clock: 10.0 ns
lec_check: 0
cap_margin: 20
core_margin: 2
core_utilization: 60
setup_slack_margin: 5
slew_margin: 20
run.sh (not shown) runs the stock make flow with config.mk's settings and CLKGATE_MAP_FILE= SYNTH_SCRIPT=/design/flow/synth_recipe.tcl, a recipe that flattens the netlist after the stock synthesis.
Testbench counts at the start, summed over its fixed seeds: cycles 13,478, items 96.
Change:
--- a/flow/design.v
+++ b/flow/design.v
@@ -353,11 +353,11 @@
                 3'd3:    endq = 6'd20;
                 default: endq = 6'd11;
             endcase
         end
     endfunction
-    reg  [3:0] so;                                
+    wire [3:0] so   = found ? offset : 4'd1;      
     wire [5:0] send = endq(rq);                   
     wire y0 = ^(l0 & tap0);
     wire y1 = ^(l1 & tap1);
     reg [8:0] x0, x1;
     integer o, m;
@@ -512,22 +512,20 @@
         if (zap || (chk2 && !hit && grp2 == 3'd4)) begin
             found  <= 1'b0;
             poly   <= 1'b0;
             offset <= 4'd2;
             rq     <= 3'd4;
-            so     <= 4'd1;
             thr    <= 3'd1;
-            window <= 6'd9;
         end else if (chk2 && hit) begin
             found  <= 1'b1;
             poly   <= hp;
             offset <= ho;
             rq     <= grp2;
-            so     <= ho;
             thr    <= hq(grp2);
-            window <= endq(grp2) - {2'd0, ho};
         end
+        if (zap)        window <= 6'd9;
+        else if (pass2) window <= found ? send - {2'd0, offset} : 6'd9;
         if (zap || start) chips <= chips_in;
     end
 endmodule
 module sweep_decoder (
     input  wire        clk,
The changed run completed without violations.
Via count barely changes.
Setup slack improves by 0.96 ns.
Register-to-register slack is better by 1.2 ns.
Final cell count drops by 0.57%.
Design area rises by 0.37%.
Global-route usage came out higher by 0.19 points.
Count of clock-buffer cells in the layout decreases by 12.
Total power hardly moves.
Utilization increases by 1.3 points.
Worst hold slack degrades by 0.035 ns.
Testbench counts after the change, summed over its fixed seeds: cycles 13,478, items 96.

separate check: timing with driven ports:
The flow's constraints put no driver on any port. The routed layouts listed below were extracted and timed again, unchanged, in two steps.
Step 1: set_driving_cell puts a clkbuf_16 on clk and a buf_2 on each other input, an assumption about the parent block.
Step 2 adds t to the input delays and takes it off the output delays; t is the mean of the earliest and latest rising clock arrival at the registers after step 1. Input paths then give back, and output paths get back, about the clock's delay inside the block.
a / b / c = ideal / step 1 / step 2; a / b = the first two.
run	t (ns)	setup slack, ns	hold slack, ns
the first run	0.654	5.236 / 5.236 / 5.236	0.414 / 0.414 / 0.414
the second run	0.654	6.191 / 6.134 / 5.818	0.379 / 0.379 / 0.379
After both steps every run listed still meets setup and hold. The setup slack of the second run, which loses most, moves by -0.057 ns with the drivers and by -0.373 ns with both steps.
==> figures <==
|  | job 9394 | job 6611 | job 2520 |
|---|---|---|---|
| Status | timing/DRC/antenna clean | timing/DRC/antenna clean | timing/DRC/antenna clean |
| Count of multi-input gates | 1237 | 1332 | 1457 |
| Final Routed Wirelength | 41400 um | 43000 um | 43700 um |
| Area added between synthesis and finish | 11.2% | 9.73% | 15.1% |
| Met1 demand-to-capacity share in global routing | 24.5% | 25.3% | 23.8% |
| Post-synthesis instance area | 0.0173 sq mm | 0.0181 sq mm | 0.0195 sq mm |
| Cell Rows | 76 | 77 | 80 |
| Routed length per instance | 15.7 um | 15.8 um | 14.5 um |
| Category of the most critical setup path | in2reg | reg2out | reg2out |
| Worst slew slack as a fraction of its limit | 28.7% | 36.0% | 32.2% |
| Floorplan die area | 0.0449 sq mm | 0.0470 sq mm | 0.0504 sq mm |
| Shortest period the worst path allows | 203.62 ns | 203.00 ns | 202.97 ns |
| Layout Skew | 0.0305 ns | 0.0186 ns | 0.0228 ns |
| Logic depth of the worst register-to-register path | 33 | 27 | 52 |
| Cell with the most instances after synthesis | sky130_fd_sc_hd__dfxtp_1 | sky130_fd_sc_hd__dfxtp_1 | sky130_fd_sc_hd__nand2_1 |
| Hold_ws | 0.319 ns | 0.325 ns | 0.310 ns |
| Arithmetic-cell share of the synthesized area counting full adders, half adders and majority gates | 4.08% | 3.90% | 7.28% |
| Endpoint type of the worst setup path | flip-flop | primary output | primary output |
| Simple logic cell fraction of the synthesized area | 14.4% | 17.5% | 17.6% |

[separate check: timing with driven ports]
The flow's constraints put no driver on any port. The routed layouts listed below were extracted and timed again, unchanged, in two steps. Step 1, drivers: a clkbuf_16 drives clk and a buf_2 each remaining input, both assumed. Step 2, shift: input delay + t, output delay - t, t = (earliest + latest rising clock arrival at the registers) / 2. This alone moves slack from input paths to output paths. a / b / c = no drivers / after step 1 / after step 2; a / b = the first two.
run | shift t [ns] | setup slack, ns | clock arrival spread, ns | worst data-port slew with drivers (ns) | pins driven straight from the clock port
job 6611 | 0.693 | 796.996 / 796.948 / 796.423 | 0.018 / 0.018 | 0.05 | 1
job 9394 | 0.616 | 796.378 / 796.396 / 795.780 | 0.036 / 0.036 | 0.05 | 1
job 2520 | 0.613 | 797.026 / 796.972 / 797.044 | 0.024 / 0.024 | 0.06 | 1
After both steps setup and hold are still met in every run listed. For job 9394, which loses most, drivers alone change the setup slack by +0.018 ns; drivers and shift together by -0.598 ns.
This design comes from an exercise in tuning for small area on the open sky130 flow, not from production work.
Function was checked by simulation only, so behaviour that the tests miss may differ from the original.
No driver is modelled on the clock port, so clocking that relies on it looks cheaper here than on a real chip.
Power is estimated from default activity; no workload was simulated.

Design mwf1_rx, start of the top module:
module mwf1_rx (
    input  wire        clk,
    input  wire        rst,
    input  wire        rx_valid,
    input  wire [7:0]  rx_data,
    output wire        rx_ready,
    output wire        tx_valid,
    output wire [7:0]  tx_data,
    input  wire        tx_ready,
    output wire        pay_we,
    output wire [14:0] pay_addr,
    output wire [7:0]  pay_wdata,
    output wire        frm_valid,
    output wire [14:0] frm_len,
    input  wire        frm_ready,
    output wire [1:0]  st_phase,
    output wire [1:0]  st_rx_state
);
clock: 5.0 ns
lec_check: 0
cap_margin: 0
core_margin: 2
core_utilization: 70
gpl_timing_driven: 0
place_density: 0.85
slew_margin: 0
standard.sh (not shown) runs the stock make flow with config.mk's settings and CLKGATE_MAP_FILE= SYNTH_SCRIPT=/design/flow/synth_recipe.tcl, a recipe that flattens the netlist after the stock synthesis.
==> flow/flow/run.sh <==
#!/bin/bash
# The standard layout (standard.sh: the standard synthesis and ORFS flow),
# with these changes to how the layout is built:
#  - synthesis maps the logic with an area-oriented ABC script
#    (flow/abc_map.script, used in place of ORFS's abc_speed.script through a
#    copy of ORFS's scripts folder in ./orfs_scripts; nothing else in the
#    copy changes, so the registers are those of the standard synthesis);
#  - the input and output port buffers use the smallest buffer cell
#    (sky130_fd_sc_hd__buf_1);
#  - the clock tree uses clkbuf_8 buffers and no dummy loads.
# standard.sh's full output is written to standard.log in this folder; ORFS
# keeps each step's log under orfs/logs/.
set -o pipefail
rm -rf orfs_scripts
cp -r "$FLOW_HOME/scripts" orfs_scripts
cp flow/abc_map.script orfs_scripts/abc_speed.script
export SCRIPTS_DIR="$PWD/orfs_scripts"
export BUFFER_PORTS_ARGS="-buffer_cell sky130_fd_sc_hd__buf_1"
export CTS_ARGS="-sink_clustering_enable -repair_clock_nets -buf_list sky130_fd_sc_hd__clkbuf_8 -sink_clustering_size 30 -dont_use_dummy_load"
export PRE_GLOBAL_PLACE_TCL="$PWD/flow/pre_gp.tcl"
bash standard.sh > standard.log 2>&1
==> flow/flow/abc_map.script <==
strash
&get -n
&st
&dch -f
&nf -R 1000 -p
&put
strash
&get -n
&st
&syn2
&dch -f
&nf -R 1000 -p
&put
==> flow/flow/pre_gp.tcl <==
# Run before global placement (PRE_GLOBAL_PLACE_TCL hook): remove the
# synthesis buffers, as ORFS does itself when placement is timing-driven.
remove_buffers
The baseline completed without violations.
Source: an optimization exercise on an open RTL-to-GDS flow (aim: small area, a short achievable clock period and few clock cycles). Production flows keep margins and buffers that such runs may drop.
At most, simulation tests tie the RTL to the original design; equivalence was not proved.
Power figures rest on the tool's default switching activity, not on a simulated workload.

Setup of run A:
Design rvf_curve_builder, start of the top module:
module rvf_curve_builder (
    input  wire        clk,
    input  wire        rst,
    input  wire        start,
    input  wire [6:0]  bw,           
    input  wire [6:0]  bh,           
    output wire        idle,
    output reg         wr_valid,
    output reg  [11:0] wr_addr,      
    output reg  [11:0] wr_data,      
    output reg         done
);
For scale: ~1,000 cells after synthesis, ~44 I/O pins.
clock: 10.0 ns
lec_check: 0
abc_area: 1
cap_margin: 20
core_margin: 2
core_utilization: 40
place_density: 0.6
setup_slack_margin: 5
slew_margin: 20
run.sh (not shown) runs the stock make flow with config.mk's settings and CLKGATE_MAP_FILE= SYNTH_SCRIPT=/design/flow/synth_recipe.tcl, a recipe that flattens the netlist after the stock synthesis.
Run A completed end to end with timing, DRC and antenna clean.
For run B, these inputs were changed with respect to run A:
- SETUP_SLACK_MARGIN no longer set, was 5
- ABC_AREA no longer set, was 1
Setup slack in run B is smaller than in run A. In run B, the number of ordinary and repair buffers in the finished layout came out about 4.5% above the value in run A. Higher clock network fraction of design power goes to run A over run B. Diff run A..run B | clock slew seen by the registers of the worst setup and hold paths | negligible. Changes observed in run B relative to run A: number of clock-tree buffers in the layout now larger, cell area shrank by 230 um^2, met3 track utilization from global routing dropped 0.47 points.
Changes in run C relative to run B:
- ABC_AREA now 1, previously not set
Notes after the runs:
Run C: clock-cell share of area is 0.33 points higher than what run B reported. Run C vs run B: sequential share of layout area down in run C. Between run C and run B, the row count does not differ in any meaningful way. Taking run B as the reference point, the total die area of run C rises by 410 um^2. | longest individual stage delay on the worst path | run C vs run B | 0.12 ns lower |. Taking run B as the reference, in run C global-route usage grew by 2.7 points; largest net degree at the start of global routing shrank by 5; detail-routed net length per standard cell shrank by 1.2 um; final cycle utilization of the critical path shrank by 7.0 points.
No run of this note included a check of the RTL's function; only the layout flow was run.

Setup of job 2519:
rvf_curve_builder, a different RTL version from the one above (not shown whole).
Size in the first run: about 830 cells after synthesis, about 6300 um2 of cells after synthesis.
export LEC_CHECK = 0
export ABC_AREA = 1
export CAP_MARGIN = 20
export CORE_MARGIN = 2
export CORE_UTILIZATION = 40
export PLACE_DENSITY = 0.6
export SLEW_MARGIN = 20
create_clock -name core_clock -period 10.0 [get_ports {clk}]
standard.sh (not shown) runs the stock make flow with config.mk's settings and CLKGATE_MAP_FILE= SYNTH_SCRIPT=/design/flow/synth_recipe.tcl, a recipe that flattens the netlist after the stock synthesis.
==> flow/flow/run.sh <==
#!/bin/bash
# The standard layout (standard.sh), with four changes to how it is made:
# - synthesis is synth_recipe.tcl's (synth -nofsm -noshare, flatten, rename)
#   except that its ABC call maps with flow/abc.script, a delay-targeted
#   mapping (1400 ps, two rounds) with area recovery, and Yosys does not extract full and
#   half adders before ABC; registers are mapped as before;
# - timing repair aims at a setup margin of 6.8 ns;
# - the port buffers are sky130_fd_sc_hd__buf_2 cells;
# - clock tree synthesis adds no dummy loads.
# make's full output goes to standard_flow.log, each tool's own log to
# orfs/logs/.
set -euo pipefail
here=$(pwd)
export MY_ABC_SCRIPT=$here/flow/abc.script
bash standard.sh SYNTH_SCRIPT=$here/flow/synth.tcl SETUP_SLACK_MARGIN=6.8 \
  'BUFFER_PORTS_ARGS=-buffer_cell sky130_fd_sc_hd__buf_2' \
  'CTS_ARGS=-sink_clustering_enable -repair_clock_nets -dont_use_dummy_load -buf_list sky130_fd_sc_hd__clkbuf_8' \
  finish > standard_flow.log 2>&1
==> flow/flow/abc.script <==
strash
dc2
dch
map -D 1400
strash
dc2
dch
map -D 1400
topo
stime -c
buffer -c
upsize -c -D 1400
dnsize -c -D 1400
==> flow/flow/synth.tcl <==
proc synth {args} { yosys synth -nofsm -noshare {*}$args }
proc abc {args} {
  set i [lsearch -exact $args -script]
  if { $i >= 0 } {
    set args [lreplace $args $i [expr {$i + 1}] -script $::env(MY_ABC_SCRIPT)]
  }
  puts "abc wrapper: $args"
  yosys abc {*}$args
}
proc extract_fa {args} { puts "extract_fa skipped" }
source $::env(SCRIPTS_DIR)/synth.tcl
# left out here: clear keep_hierarchy, flatten, clean up, hide names made inside functions, write 1_2_yosys.v
In summary, job 2519 completed successfully, with a layout that passed the timing, design-rule and antenna checks.
Testbench counts of job 2519, summed over its fixed seeds: cycles 157,109.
++++++++++++++++++++
Would you please repeat exactly the lines above, starting at the line with "Register-to-register slack is" and stopping at the line with "Step 1: set_driving_cell", both included?

— Exercise response —
Register-to-register slack is better by 1.2 ns.
Final cell count drops by 0.57%.
Design area rises by 0.37%.
Global-route usage came out higher by 0.19 points.
Count of clock-buffer cells in the layout decreases by 12.
Total power hardly moves.
Utilization increases by 1.3 points.
Worst hold slack degrades by 0.035 ns.
Testbench counts after the change, summed over its fixed seeds: cycles 13,478, items 96.

separate check: timing with driven ports:
The flow's constraints put no driver on any port. The routed layouts listed below were extracted and timed again, unchanged, in two steps.
Step 1: set_driving_cell puts a clkbuf_16 on clk and a buf_2 on each other input, an assumption about the parent block.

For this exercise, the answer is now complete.